## Task objective
Would it be possible to reproduce every entry exactly, please?

## Provided entries
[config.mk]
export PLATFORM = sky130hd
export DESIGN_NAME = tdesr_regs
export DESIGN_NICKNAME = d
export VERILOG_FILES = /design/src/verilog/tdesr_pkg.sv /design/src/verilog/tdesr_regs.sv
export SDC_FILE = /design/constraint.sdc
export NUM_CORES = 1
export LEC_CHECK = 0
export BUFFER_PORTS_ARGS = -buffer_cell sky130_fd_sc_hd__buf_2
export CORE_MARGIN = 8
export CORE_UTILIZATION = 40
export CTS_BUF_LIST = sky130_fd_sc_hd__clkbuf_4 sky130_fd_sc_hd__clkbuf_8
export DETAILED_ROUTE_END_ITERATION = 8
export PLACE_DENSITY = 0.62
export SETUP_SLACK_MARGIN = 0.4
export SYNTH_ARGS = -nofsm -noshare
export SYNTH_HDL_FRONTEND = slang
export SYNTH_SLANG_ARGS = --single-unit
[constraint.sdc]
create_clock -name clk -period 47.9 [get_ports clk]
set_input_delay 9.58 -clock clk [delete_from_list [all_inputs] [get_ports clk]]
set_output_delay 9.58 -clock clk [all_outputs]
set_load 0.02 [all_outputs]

## Problem solution
[config.mk]
export PLATFORM = sky130hd
export DESIGN_NAME = tdesr_regs
export DESIGN_NICKNAME = d
export VERILOG_FILES = /design/src/verilog/tdesr_pkg.sv /design/src/verilog/tdesr_regs.sv
export SDC_FILE = /design/constraint.sdc
export NUM_CORES = 1
export LEC_CHECK = 0
export BUFFER_PORTS_ARGS = -buffer_cell sky130_fd_sc_hd__buf_2
export CORE_MARGIN = 8
export CORE_UTILIZATION = 40
export CTS_BUF_LIST = sky130_fd_sc_hd__clkbuf_4 sky130_fd_sc_hd__clkbuf_8
export DETAILED_ROUTE_END_ITERATION = 8
export PLACE_DENSITY = 0.62
export SETUP_SLACK_MARGIN = 0.4
export SYNTH_ARGS = -nofsm -noshare
export SYNTH_HDL_FRONTEND = slang
export SYNTH_SLANG_ARGS = --single-unit
[constraint.sdc]
create_clock -name clk -period 47.9 [get_ports clk]
set_input_delay 9.58 -clock clk [delete_from_list [all_inputs] [get_ports clk]]
set_output_delay 9.58 -clock clk [all_outputs]
set_load 0.02 [all_outputs]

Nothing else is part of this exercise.